01Research in Context
What this study did
de Jonge et al. (2025) tested a stepped care plan for autistic children who also had anxiety. First, parents read a CBT workbook at home. Next, a therapist added weekly CBT sessions. The team asked: do the extra therapist visits shrink depression or behavior problems more than the book alone?
They tracked kids for three months after the stepped plan ended. No one got a fake treatment; everyone got some form of help.
What they found
Both groups showed only small drops in depression and externalizing scores.
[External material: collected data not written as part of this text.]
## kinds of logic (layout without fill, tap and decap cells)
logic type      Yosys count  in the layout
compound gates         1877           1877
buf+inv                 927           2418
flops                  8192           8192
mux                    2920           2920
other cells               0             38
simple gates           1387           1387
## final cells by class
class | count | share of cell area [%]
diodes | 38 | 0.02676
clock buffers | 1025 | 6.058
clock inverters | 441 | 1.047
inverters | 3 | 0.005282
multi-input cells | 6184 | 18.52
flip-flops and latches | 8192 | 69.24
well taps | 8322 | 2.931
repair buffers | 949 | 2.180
==> design.v <==
module pattern_controller #(
    parameter NUM_LED = 8
)(
    input  wire clk,
    input  wire reset,
    input  wire [1:0] type,   
    input  wire [2:0] color,  
    input  wire [2:0] speed,  
    output reg  start,
    output reg  [NUM_LED*24-1:0] rgb_data
);
    reg [1:0] type_reg;
    reg [2:0] color_reg;
    reg [2:0] speed_reg;
    reg [26:0] timer;
    reg [26:0] speed_timer;
    reg timer_enable;
    reg [2:0] pattern_state;
    reg [2:0] led_position;
    reg direction;  
    reg flash_state;
    reg [26:0] speed_values [0:7];
    reg [23:0] color_values [0:7];
    localparam IDLE = 0, UPDATE = 1, RUNNING = 2;
    initial begin
        speed_values[0] = 27'd20_000_000;   
        speed_values[1] = 27'd25_000_000;   
        speed_values[2] = 27'd30_000_000;   
        speed_values[3] = 27'd35_000_000;   
        speed_values[4] = 27'd40_000_000;   
        speed_values[5] = 27'd45_000_000;   
        speed_values[6] = 27'd50_000_000;   
        speed_values[7] = 27'd55_000_000;   
    end
    initial begin
        color_values[0] = 24'h00FF00;   
        color_values[1] = 24'hFF0000;   
        color_values[2] = 24'h0000FF;   
        color_values[3] = 24'hFFFF00;   
        color_values[4] = 24'hFF00FF;   
        color_values[5] = 24'h00FFFF;   
        color_values[6] = 24'hFFFFFF;   
        color_values[7] = 24'h000000;   
    end
    always @(posedge clk or posedge reset) begin
        if (reset) begin
            type_reg <= 2'b00;
            color_reg <= 3'b000;
            speed_reg <= 3'b000;
            rgb_data <= 0;
            start <= 0;
            timer <= 0;
            speed_timer <= 0;
            timer_enable <= 0;
            pattern_state <= IDLE;
            led_position <= 0;
            direction <= 0;
            flash_state <= 0;
        end else begin
            start <= 0;
            if ((type != type_reg) || (color != color_reg) || (speed != speed_reg)) begin
                type_reg <= type;
                color_reg <= color;
                speed_reg <= speed;
                pattern_state <= UPDATE;
                timer_enable <= 0;
                speed_timer <= 0;
            end
            case (pattern_state)
                IDLE: begin
                    timer_enable <= 0;
                    speed_timer <= 0;
                end
                UPDATE: begin
                    generate_pattern();
                    start <= 1;
                    pattern_state <= RUNNING;
                    timer_enable <= 1;
                    speed_timer <= speed_values[speed_reg];
                end
                RUNNING: begin
                    if (timer_enable) begin
                        if (speed_timer > 0) begin
                            speed_timer <= speed_timer - 1;
                        end else begin
                            update_pattern();
                            start <= 1;
                            speed_timer <= speed_values[speed_reg];
                        end
                    end
                end
            endcase
        end
    end
    task generate_pattern;
        integer i;
        begin
            case (type_reg)
                2'b00: begin  
                    for (i = 0; i < NUM_LED; i = i + 1) begin
                        rgb_data[i*24 +: 24] <= color_values[color_reg];
                    end
                    timer_enable <= 0;  
                end
                2'b01: begin  
                    for (i = 0; i < NUM_LED; i = i + 1) begin
                        if (i == 0) begin
                            rgb_data[i*24 +: 24] <= color_values[color_reg];
                        end else begin
                            rgb_data[i*24 +: 24] <= 24'h000000;
                        end
                    end
                    led_position <= 0;
                    direction <= 0;
                end
                2'b10: begin  
                    for (i = 0; i < NUM_LED; i = i + 1) begin
                        if (i == 0) begin
                            rgb_data[i*24 +: 24] <= color_values[color_reg];
                        end else begin
                            rgb_data[i*24 +: 24] <= 24'h000000;
                        end
                    end
                    led_position <= 0;
                    direction <= 0;
                end
                2'b11: begin  
                    for (i = 0; i < NUM_LED; i = i + 1) begin
                        rgb_data[i*24 +: 24] <= color_values[color_reg];
                    end
                    flash_state <= 1;
                end
            endcase
        end
    endtask
    task update_pattern;
        integer i;
        begin
            case (type_reg)
                2'b01: begin  
                    for (i = 0; i < NUM_LED; i = i + 1) begin
                        rgb_data[i*24 +: 24] <= 24'h000000;
                    end
                    led_position <= led_position + 1;
                    if (led_position >= NUM_LED) begin
                        led_position <= 0;
                    end
                    rgb_data[led_position*24 +: 24] <= color_values[color_reg];
                end
                2'b10: begin  
                    for (i = 0; i < NUM_LED; i = i + 1) begin
                        rgb_data[i*24 +: 24] <= 24'h000000;
                    end
                    if (direction == 0) begin
                        led_position <= led_position + 1;
                        if (led_position >= NUM_LED - 2) begin
                            direction <= 1;
                        end
                    end else begin
                        led_position <= led_position - 1;
                        if (led_position <= 1) begin
                            direction <= 0;
                        end
                    end
                    rgb_data[led_position*24 +: 24] <= color_values[color_reg];
                end
                2'b11: begin  
                    flash_state <= ~flash_state;
                    for (i = 0; i < NUM_LED; i = i + 1) begin
                        rgb_data[i*24 +: 24] <= flash_state ? color_values[color_reg] : 24'h000000;
                    end
                end
            endcase
        end
    endtask
endmodule
==> flow/design.v <==
`timescale 1ns / 1ps
module weight_memory #(parameter M_ROW = 9, parameter M_COL = 9 )(
    input M_AXI_ACLK,
    input M_AXI_ARESETN,
    input init_txn_pulse,
    input M_AXI_RVALID,
    input axi_rready,
    input [31:0] M_AXI_RDATA,
    input read_array_b,
    input [7:0] read_index_b,
    input systolic_array_start,
    output reg [M_ROW*32-1:0] wt_data,
    output reg systolic_array_done
);
reg [31:0] array_b [0:M_ROW - 1] [0:M_ROW - 1];  
integer row, col;
reg [7:0] col_counter;
always @(posedge M_AXI_ACLK) begin
    if (M_AXI_ARESETN == 0 || init_txn_pulse == 1'b1) begin
        for (row = 0; row < M_ROW; row = row + 1) begin
            for (col = 0; col < M_ROW; col = col + 1) begin
                array_b[row][col] <= 0;
            end
        end
        col_counter <= 0;
        systolic_array_done <= 0;
    end
    else if (M_AXI_RVALID && axi_rready) begin
        if (read_array_b) begin
            array_b[read_index_b / M_COL][read_index_b % M_COL] <= M_AXI_RDATA;
        end
    end
    else if (systolic_array_start) begin
        if (col_counter < M_COL) begin
            wt_data <= 0;
            for (row = 0; row < M_ROW; row = row + 1) begin
                wt_data <= {wt_data, array_b[row][col_counter]};
            end
            col_counter <= col_counter + 1;
        end
        else begin
            systolic_array_done <= 1;
        end
    end
end
endmodule
--- design/flow/design.v ---
module input_memory #(parameter M_ROW = 9, parameter M_COL = 9 )(
    input M_AXI_ACLK,
    input M_AXI_ARESETN,
    input init_txn_pulse,
    input M_AXI_RVALID,
    input axi_rready,
    input [31:0] M_AXI_RDATA,
    input read_array_a,
    input [7:0] read_index_a,
    input systolic_array_start,
    output reg [M_COL*32-1:0] in_data,
    output reg systolic_array_done
);
reg [31:0] array_a [0:M_COL - 1] [0:M_COL - 1];  
integer row, col;
reg [7:0] row_counter;
always @(posedge M_AXI_ACLK) begin
    if (M_AXI_ARESETN == 0 || init_txn_pulse == 1'b1) begin
        for (row = 0; row < M_COL; row = row + 1) begin
            for (col = 0; col < M_COL; col = col + 1) begin
                array_a[row][col] <= 0;
            end
        end
        row_counter <= 0;
        systolic_array_done <= 0;
    end
    else if (M_AXI_RVALID && axi_rready) begin
        if (read_array_a) begin
            array_a[read_index_a / M_COL][read_index_a % M_COL] <= M_AXI_RDATA;
        end
    end
    else if (systolic_array_start) begin
        if (row_counter < M_ROW) begin
            in_data <= 0;
            for (col = 0; col < M_COL; col = col + 1) begin
                in_data <= {in_data, array_a[row_counter][col]};
            end
            row_counter <= row_counter + 1;
        end
        else begin
            systolic_array_done <= 1;
        end
    end
end
endmodule
$ cat /design/flow/config.mk
export PLATFORM = sky130hd
export DESIGN_NAME = divider
export DESIGN_NICKNAME = divider
export VERILOG_FILES = /design/flow/design.v
export SDC_FILE = /design/flow/constraint.sdc
export NUM_CORES = 4
export LEC_CHECK = 1
export CORE_AREA = 10 10 107 107
export DIE_AREA = 0 0 117 117
$ cat /design/flow/constraint.sdc
current_design divider

set clk_period 8.4
set clk_io_pct 0.2

create_clock -name clk0 -period $clk_period

set non_clock_inputs [all_inputs -no_clocks]
set_input_delay [expr $clk_period * $clk_io_pct] -clock clk0 $non_clock_inputs
set_output_delay [expr $clk_period * $clk_io_pct] -clock clk0 [all_outputs]
$ cat /design/flow/design.v
module divider(x,y,quo,rem,invalid_flag, negative, zero, cout, overflow); 
	parameter WIDTH = 16; 
	input [WIDTH-1:0] x,y; 
	output [WIDTH-1:0] quo, rem; 
	output invalid_flag, negative, zero, cout, overflow; 
	wire [WIDTH-1:0] unsigned_x; 
	wire [WIDTH-1:0] unsigned_y; 
	wire [WIDTH-1:0] unsigned_quo;  
	assign unsigned_x = x[WIDTH-1]? (~x)+1 : x; 
	assign unsigned_y = y[WIDTH-1]? (~y)+1 : y; 
	assign quo = y[WIDTH-1]^x[WIDTH-1]? (~unsigned_quo)+1:unsigned_quo; 
	assign invalid_flag = y == 0 ? 1:0; 
	unsigned_divider#(.WIDTH(WIDTH)) DIVIDER(.x(unsigned_x),.y(unsigned_y),.quo(unsigned_quo),.rem(rem)); 
	assign zero = x == 0 ? 1:0; 
	assign cout = 0; 
	assign overflow = 0; 
	assign negative = y[WIDTH-1]^x[WIDTH-1]; 
endmodule 
module unsigned_divider(x,y,quo,rem); 
	parameter WIDTH = 16;
	input [WIDTH-1:0] x,y; 
	output [WIDTH-1:0] quo,rem; 
	wire [WIDTH-1:0] stage_sum [0:WIDTH-1];
	wire [WIDTH-2:0] stage_mux_output [0:WIDTH-2]; 
	wire [WIDTH-2:0] zero_bits; 
	wire [WIDTH-1:0] temp_cout; 
	assign zero_bits = {(WIDTH-1){1'b0}}; 
	genvar i,j; 
	generate 
		for (i = 0; i < WIDTH; i = i + 1)
			begin: DIVIDER_BLOCK
				if(i == 0)
					begin 
						simplified_signed_adder#(.WIDTH(WIDTH)) S1(.x({zero_bits,x[WIDTH-1]}),.y(y),.add_sub(1'b1),.cout(temp_cout[i]),.s(stage_sum[i])); 
						chained_mux #(.WIDTH(WIDTH-1)) CM1(.x(zero_bits), .y(stage_sum[i][WIDTH-2:0]),.s(stage_sum[i][WIDTH-1]),.out(stage_mux_output[i])); 
					end 
				else if(i== WIDTH-1) 
						simplified_signed_adder#(.WIDTH(WIDTH)) S3(.x({stage_mux_output[i-1],x[WIDTH-i-1]}), .y(y), .add_sub(1'b1),.cout(temp_cout[i]),.s(stage_sum[i])); 
				else 
					begin
						simplified_signed_adder#(.WIDTH(WIDTH)) S2(.x({stage_mux_output[i-1],x[WIDTH-i-1]}), .y(y), .add_sub(1'b1),.cout(temp_cout[i]),.s(stage_sum[i])); 
						chained_mux #(.WIDTH(WIDTH-1)) CM2(.x(stage_mux_output[i-1]),.y(stage_sum[i][WIDTH-2:0]),.s(stage_sum[i][WIDTH-1]),.out(stage_mux_output[i])); 
					end 
			end 
		for(i = 0; i < WIDTH; i = i +1) 
			begin: FINAL_DIVIDER_STAGE
				assign quo[WIDTH-i-1] = ~(stage_sum[i][WIDTH-1]); 
			end 
		assign rem = stage_sum[WIDTH-1]; 
	endgenerate 
endmodule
The added therapist sessions did not beat the parent-book alone.
At the three-month check, the scores looked the same across groups.
How this fits with other research
Chalfant et al. (2007) saw big anxiety cuts after 12 weeks of family group CBT. McConachie et al. (2014) also found small anxiety gains with group CBT. Both used full therapist time from the start, unlike the stepped plan.
Floyd et al. (2004) compared CBT book only to full therapy in older adults. They also saw no extra gain from added sessions by three months. The child data now echo that adult pattern.
Coffey et al. (2021) used ABA instead of CBT and still cut problem behavior in autistic kids with anxiety. The new CBT data are weaker, but the kids in Coffey had severe problem behavior, not just mild depression.
Why it matters
If a family is willing to read a CBT workbook, you may not need to rush in a therapist for mild depression or acting-out. Save your scarce therapy hours for kids who do not respond to the book first. Track scores monthly; if they stall, then step up.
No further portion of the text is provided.